__Required action__
Retype the records in full, exactly as they stand.

--- START ---

**config.mk**
```make
export PLATFORM = sky130hd
export DESIGN_NAME = tl_sink_id_allocator_flat
export DESIGN_NICKNAME = d
export VERILOG_FILES = /design/src/rtl/tl_sink_id_allocator_pkg.sv /design/src/rtl/tl_sink_id_allocator_if.sv /design/src/rtl/tl_sink_id_allocator_rr_arbiter.sv /design/src/rtl/tl_sink_id_allocator.sv /design/src/flat_wrapper.sv
export SDC_FILE = /design/constraint.sdc
export NUM_CORES = 1
export LEC_CHECK = 0
export BUFFER_PORTS_ARGS = -buffer_cell sky130_fd_sc_hd__buf_2
export CORE_MARGIN = 2
export CORE_UTILIZATION = 30
export CTS_CLUSTER_SIZE = 10
export DETAILED_ROUTE_END_ITERATION = 10
export SLEW_MARGIN = 20
export SYNTH_ARGS = -nofsm -noshare
export SYNTH_HDL_FRONTEND = slang
export SYNTH_SLANG_ARGS = --single-unit
```
**constraint.sdc**
```tcl
create_clock -name clock -period 2.3 [get_ports clock]
set_input_delay 0.575 -clock clock [delete_from_list [all_inputs] [get_ports clock]]
set_output_delay 0.575 -clock clock [all_outputs]
set_load 0.005 [all_outputs]
```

--- END ---

__Response to the task__
**config.mk**
```make
export PLATFORM = sky130hd
export DESIGN_NAME = tl_sink_id_allocator_flat
export DESIGN_NICKNAME = d
export VERILOG_FILES = /design/src/rtl/tl_sink_id_allocator_pkg.sv /design/src/rtl/tl_sink_id_allocator_if.sv /design/src/rtl/tl_sink_id_allocator_rr_arbiter.sv /design/src/rtl/tl_sink_id_allocator.sv /design/src/flat_wrapper.sv
export SDC_FILE = /design/constraint.sdc
export NUM_CORES = 1
export LEC_CHECK = 0
export BUFFER_PORTS_ARGS = -buffer_cell sky130_fd_sc_hd__buf_2
export CORE_MARGIN = 2
export CORE_UTILIZATION = 30
export CTS_CLUSTER_SIZE = 10
export DETAILED_ROUTE_END_ITERATION = 10
export SLEW_MARGIN = 20
export SYNTH_ARGS = -nofsm -noshare
export SYNTH_HDL_FRONTEND = slang
export SYNTH_SLANG_ARGS = --single-unit
```
**constraint.sdc**
```tcl
create_clock -name clock -period 2.3 [get_ports clock]
set_input_delay 0.575 -clock clock [delete_from_list [all_inputs] [get_ports clock]]
set_output_delay 0.575 -clock clock [all_outputs]
set_load 0.005 [all_outputs]
```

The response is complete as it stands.